Multiple writes to the same location using thread


I have been following the earlier posts regarding multiple writes to the same memory location. All talk about using a threadId tag to check if the write was successful.

I tried the same thing for simple examples and like the others didnt manage to get it to work.

Does anybody succeed with this technique.

It would be a great help as I am new to CUDA and to GPU programming.



Tagging and waiting for success works safely only on per-warp basis, when each warp governs its own shared memory range. Shared memory tagging and update is split up into multiple GPU instructions, so generally speaking it’s not atomic. But since threads in a warp always execute the same instruction, the trick works within warps.

Hi Victor,

Thank you for the advice.

I was trying a very simple example considering that in a block at a time only one warp is active. Which means at a time only 32 threads are working in parallel. I have a input data stream of 64 elements all holding the value zero. My kernel has a single block with 64 threads. In the kernel each thread operates on a single element (ie thread 0 will use element 0 and thread 63 will use element 63 of the input array).

In the kernel I declare a single histogram array in shared memory as

shared unsigned int histos[BIN_COUNT][WARP_SIZE] (ie histos[32][32]) which means that in a warp each thread has its own histogram. The same histogram array can be used for the next warp (second warp) as it is scheduled after the first warp.

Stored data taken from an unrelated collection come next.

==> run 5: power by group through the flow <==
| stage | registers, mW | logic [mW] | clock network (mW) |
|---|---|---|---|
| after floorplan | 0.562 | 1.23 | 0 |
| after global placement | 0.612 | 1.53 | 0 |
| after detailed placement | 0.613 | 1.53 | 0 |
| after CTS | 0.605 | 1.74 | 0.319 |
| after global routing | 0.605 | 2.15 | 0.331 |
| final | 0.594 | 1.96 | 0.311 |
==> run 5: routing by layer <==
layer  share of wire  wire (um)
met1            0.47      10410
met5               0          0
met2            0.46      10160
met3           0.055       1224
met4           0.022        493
What follows belongs to an exercise in optimizing a design on an open flow for small area, a short achievable clock period and few clock cycles per item; a production flow would make more cautious choices. At most, simulation tests tie the RTL to the original design; equivalence was not proved.

## the baseline
==> flow/design.v (excerpt) <==
module ashlar_ctl (
    input  wire         clk,
    input  wire         rst,
    input  wire         in_valid,
    output wire         in_ready,
    input  wire [1:0]   in_op,         
    input  wire [159:0] in_word,
    input  wire [127:0] in_wdata,
    input  wire [15:0]  in_wmask,
    output wire         out_valid,
    output wire [1:0]   out_outcome,   
    output wire [3:0]   out_column,
    output wire [31:0]  out_synd,
    output wire [127:0] out_data,
    output wire [31:0]  out_check,
    input  wire         erase_en,
    input  wire         clr_counts,
    input  wire         clr_erase,
    output wire         erased,
    output wire [3:0]   erased_col,
    input  wire [3:0]   csr_sel,
    output reg  [31:0]  csr_rdata
);
    localparam [1:0] OP_ENCODE = 2'd1, OP_MERGE = 2'd2;
    localparam [1:0] OC_CLEAN = 2'd0, OC_CORRECTED = 2'd1, OC_UNCORR = 2'd2, OC_POISON = 2'd3;
    localparam [31:0] POISON_XOR = 32'h0303_0101;
    integer i;
    wire is_enc   = (in_op == OP_ENCODE);
    wire is_merge = (in_op == OP_MERGE);
    wire [31:0] synd_in;
    ashlar_syndrome u_synd (.word(in_word), .synd(synd_in));
    reg [15:0]  sel_in;    
    reg [127:0] merged;
    always @(*) begin
        for (i = 0; i < 16; i = i + 1) begin
            sel_in[i] = is_enc || (is_merge && in_wmask[i]);
            merged[8*i +: 8] = sel_in[i] ? in_wdata[8*i +: 8] : in_word[8*i +: 8];
        end
    end
    wire [9:0] hit0_in, hit1_in;
    ashlar_locate u_loc0 (.s0(synd_in[7:0]),   .s1(synd_in[15:8]),  .hit(hit0_in));
    ashlar_locate u_loc1 (.s0(synd_in[23:16]), .s1(synd_in[31:24]), .hit(hit1_in));
    reg         v2;
    reg [31:0]  synd;
    reg [127:0] mdata;
    reg [15:0]  keep;      
    reg [9:0]   pz0, pz1;
    reg         cz0, cz1, poison;
    always @(posedge clk) begin
        if (rst)
            v2 <= 1'b0;
        else
            v2 <= in_valid && in_ready;
        synd   <= is_enc ? 32'd0 : synd_in;
        mdata  <= merged;
        keep   <= ~sel_in;
        pz0    <= (is_enc || synd_in[7:0] == 8'h00)   ? 10'd0 : hit0_in;
        pz1    <= (is_enc || synd_in[23:16] == 8'h00) ? 10'd0 : hit1_in;
  ...
==> flow/config.mk <==
export PLATFORM = sky130hd
export DESIGN_NAME = ashlar_ctl
export DESIGN_NICKNAME = ashlar_ctl
export VERILOG_FILES = /design/flow/design.v
export SDC_FILE = /design/flow/constraint.sdc
export NUM_CORES = 4
export LEC_CHECK = 0
export CAP_MARGIN = 20
export CORE_MARGIN = 2
export CORE_UTILIZATION = 40
export SLEW_MARGIN = 20
==> flow/constraint.sdc <==
create_clock -name core_clock -period 14.0 [get_ports {clk}]
set_input_delay 2.8000 -clock core_clock [delete_from_list [all_inputs] [get_ports {clk}]]
set_output_delay 2.8000 -clock core_clock [all_outputs]
set_load 0.01 [all_outputs]
standard.sh (not shown) runs the stock make flow with config.mk's settings and CLKGATE_MAP_FILE= SYNTH_SCRIPT=/design/flow/synth_recipe.tcl, a recipe that flattens the netlist after the stock synthesis.
==> flow/flow/run.sh <==
#!/bin/bash
set -e
export SETUP_SLACK_MARGIN=6
bash standard.sh > standard.log 2>&1
Testbench counts of the baseline, summed over its fixed seeds: cycles 24,008, items 24,000.
The inputs of the candidate differ from those of the baseline as listed below.
diff --git a/flow/design.v b/flow/design.v
--- a/flow/design.v
+++ b/flow/design.v
@@ -180,61 +180,56 @@
     wire is_merge = (in_op == OP_MERGE);
     wire [31:0] synd_in;
     ashlar_syndrome u_synd (.word(in_word), .synd(synd_in));
     reg [15:0]  sel_in;    
     reg [127:0] merged;
     always @(*) begin
         for (i = 0; i < 16; i = i + 1) begin
             sel_in[i] = is_enc || (is_merge && in_wmask[i]);
             merged[8*i +: 8] = sel_in[i] ? in_wdata[8*i +: 8] : in_word[8*i +: 8];
         end
     end
-    wire [9:0] hit0_in, hit1_in;
-    ashlar_locate u_loc0 (.s0(synd_in[7:0]),   .s1(synd_in[15:8]),  .hit(hit0_in));
-    ashlar_locate u_loc1 (.s0(synd_in[23:16]), .s1(synd_in[31:24]), .hit(hit1_in));
     reg         v2;
     reg [31:0]  synd;
     reg [127:0] mdata;
     reg [15:0]  keep;      
-    reg [9:0]   pz0, pz1;
-    reg         cz0, cz1, poison;
     always @(posedge clk) begin
         if (rst)
             v2 <= 1'b0;
         else
             v2 <= in_valid && in_ready;
-        synd   <= is_enc ? 32'd0 : synd_in;
-        mdata  <= merged;
-        keep   <= ~sel_in;
-        pz0    <= (is_enc || synd_in[7:0] == 8'h00)   ? 10'd0 : hit0_in;
-        pz1    <= (is_enc || synd_in[23:16] == 8'h00) ? 10'd0 : hit1_in;
-        cz0    <= is_enc || synd_in[15:0] == 16'h0000;
-        cz1    <= is_enc || synd_in[31:16] == 16'h0000;
-        poison <= !is_enc && synd_in == 32'h0102_0102;
+        synd  <= is_enc ? 32'd0 : synd_in;
+        mdata <= merged;
+        keep  <= ~sel_in;
     end
     wire [31:0] menc;
     ashlar_encode u_enc (.data(mdata), .check(menc));
     wire [7:0] s00 = synd[7:0],   s10 = synd[15:8];
     wire [7:0] s01 = synd[23:16], s11 = synd[31:24];
+    wire [9:0] hit0, hit1;
+    ashlar_locate u_loc0 (.s0(s00), .s1(s10), .hit(hit0));
+    ashlar_locate u_loc1 (.s0(s01), .s1(s11), .hit(hit1));
     reg        mark;
     reg [3:0]  mark_col;
     reg [9:0] allow;
     always @(*) begin
         for (i = 0; i < 10; i = i + 1)
             allow[i] = !mark || (mark_col == i);
     end
-    wire clean0 = cz0;
-    wire clean1 = cz1;
-    wire [9:0] p0 = pz0 & allow;      
-    wire [9:0] p1 = pz1 & allow;
-    wire is_poison  = poison;
+    wire nz0 = (s00 != 8'h00);
+    wire nz1 = (s01 != 8'h00);
+    wire clean0 = !nz0 && (s10 == 8'h00);
+    wire clean1 = !nz1 && (s11 == 8'h00);
+    wire [9:0] p0 = hit0 & allow & {10{nz0}};      
+    wire [9:0] p1 = hit1 & allow & {10{nz1}};
+    wire is_poison  = (synd[15:0] == 16'h0102) && (synd[31:16] == 16'h0102);
     wire clean_both = clean0 && clean1;
     wire [9:0] coh = (p0 & p1) | (clean0 ? p1 : 10'd0) | (clean1 ? p0 : 10'd0);
     wire corrected = |coh;
     wire uncorr    = !is_poison && !clean_both && !corrected;
     wire bad       = is_poison || uncorr;
     reg [3:0] column;
     always @(*) begin
         column = 4'd0;
         for (i = 0; i < 10; i = i + 1)
             if (coh[i]) column = column | i[3:0];
     end
Findings:
Diff the baseline -> the candidate: total track usage picked up an extra 3.0 points, number of non-filler instances in the completed layout picked up an extra about 6.4%, number of global-route vias before repair picked up an extra 10%. Delta (the candidate minus the baseline): maximum frequency from static timing analysis shows no meaningful change, horizontal die dimension now sits higher.
Testbench counts of the candidate, summed over its fixed seeds: cycles 24,008, items 24,000.

========
Another version of the RTL of ashlar_ctl (not shown whole).
Size in the first run: ~4,000 cells after synthesis.
==> flow/config.mk <==
export PLATFORM = sky130hd
export DESIGN_NAME = ashlar_ctl
export DESIGN_NICKNAME = ashlar_ctl
export VERILOG_FILES = /design/flow/design.v
export SDC_FILE = /design/flow/constraint.sdc
export NUM_CORES = 4
export LEC_CHECK = 0
export CAP_MARGIN = 20
export CORE_MARGIN = 2
export CORE_UTILIZATION = 55
export CTS_BUF_LIST = sky130_fd_sc_hd__clkbuf_8
export SLEW_MARGIN = 20
==> flow/constraint.sdc <==
create_clock -name core_clock -period 14.0 [get_ports {clk}]
set_input_delay 2.8000 -clock core_clock [delete_from_list [all_inputs] [get_ports {clk}]]
set_output_delay 2.8000 -clock core_clock [all_outputs]
set_load 0.01 [all_outputs]
==> flow/flow/run.sh <==
#!/bin/bash
set -e
export SETUP_SLACK_MARGIN=6.5
export BUFFER_PORTS_ARGS="-buffer_cell sky130_fd_sc_hd__buf_1"
bash standard.sh > standard.log 2>&1
Then changed:
--- a/flow/design.v
+++ b/flow/design.v
@@ -180,49 +180,47 @@
     wire is_merge = (in_op == OP_MERGE);
     wire [31:0] synd_in;
     ashlar_syndrome u_synd (.word(in_word), .synd(synd_in));
     reg [15:0]  sel_in;    
     reg [127:0] merged;
     always @(*) begin
         for (i = 0; i < 16; i = i + 1) begin
             sel_in[i] = is_enc || (is_merge && in_wmask[i]);
             merged[8*i +: 8] = sel_in[i] ? in_wdata[8*i +: 8] : in_word[8*i +: 8];
         end
     end
-    wire [31:0] enc_in;
-    ashlar_encode u_enc (.data(merged), .check(enc_in));
     wire [9:0] hit0_in, hit1_in;
     ashlar_locate u_loc0 (.s0(synd_in[7:0]),   .s1(synd_in[15:8]),  .hit(hit0_in));
     ashlar_locate u_loc1 (.s0(synd_in[23:16]), .s1(synd_in[31:24]), .hit(hit1_in));
     reg         v2;
     reg [31:0]  synd;
     reg [127:0] mdata;
     reg [15:0]  keep;      
-    reg [31:0]  menc;      
     reg [9:0]   pz0, pz1;
     reg         cz0, cz1, poison;
     always @(posedge clk) begin
         if (rst)
             v2 <= 1'b0;
         else
             v2 <= in_valid && in_ready;
         synd   <= is_enc ? 32'd0 : synd_in;
         mdata  <= merged;
         keep   <= ~sel_in;
-        menc   <= enc_in;
         pz0    <= (is_enc || synd_in[7:0] == 8'h00)   ? 10'd0 : hit0_in;
         pz1    <= (is_enc || synd_in[23:16] == 8'h00) ? 10'd0 : hit1_in;
         cz0    <= is_enc || synd_in[15:0] == 16'h0000;
         cz1    <= is_enc || synd_in[31:16] == 16'h0000;
         poison <= !is_enc && synd_in == 32'h0102_0102;
     end
+    wire [31:0] menc;
+    ashlar_encode u_enc (.data(mdata), .check(menc));
     wire [7:0] s00 = synd[7:0],   s10 = synd[15:8];
     wire [7:0] s01 = synd[23:16], s11 = synd[31:24];
     reg        mark;
     reg [3:0]  mark_col;
     reg [9:0] allow;
     always @(*) begin
         for (i = 0; i < 10; i = i + 1)
             allow[i] = !mark || (mark_col == i);
     end
     wire clean0 = cz0;
     wire clean1 = cz1;
@@ -276,27 +274,27 @@
     reg        nq;         
     reg        fv;         
     reg  [9:0] fa, fb;
     reg  [3:0] sidx;       
     reg  een;
     always @(posedge clk)
         een <= erase_en;
     wire ce_hi = &ce_count[31:3];
     wire slow  = een && !mark && (!nq || ce_hi);
     wire scan  = slow && !fv && !v2;
     assign in_ready = !slow || (fv && !v2);
-    reg  [9:0]  pick;
+    reg  [9:0]  pick;      
     reg  [31:0] cnt;
     always @(*) begin
         for (i = 0; i < 10; i = i + 1)
-            pick[i] = scan ? (sidx == i) : (pz0[i] | pz1[i]);
+            pick[i] = scan ? (sidx == i) : coh[i];
         cnt = 32'd0;
         for (i = 0; i < 10; i = i + 1)
             cnt = cnt | (pick[i] ? col_ce[i] : 32'd0);
     end
     reg  [31:0] cnt_inc;
     reg  [32:0] cpre;
     integer k;
     always @(*) begin
         cpre[0] = 1'b1;
         for (k = 0; k < 32; k = k + 1)
             cpre[k + 1] = cpre[k] & cnt[k];
Effect: The new run went through all stages and came out clean; count of clock-buffer cells in the layout is lower by 6; routed wire length is lower by 0.48%; setup slack loses 0.0037 ns; core utilization is higher by 0.15 points; first-iteration DRC count is higher by 19%; hold slack loses 0.0042 ns; via count is higher by 1.5%; critical path depth is unchanged; maximum frequency stays flat.
Testbench counts after the change, summed over its fixed seeds: cycles 24,008, items 24,000.
For the first run of this note, only the layout was checked, not whether the RTL still works.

In this case tagging is not needed as there should be no memory writes to the same location as each thread in a warp has its own histogram and two warps do not execute at the same time. If my assumptions are correct then when I sum all the rows of histos[BIN_COUNT][WARP_SIZE] to form the global histogram then the bin 0 should hold the value 64 but it does not. In fact it holds the value 32 which means that only one warp succeeded. Is that possible as only one warp executes at a time.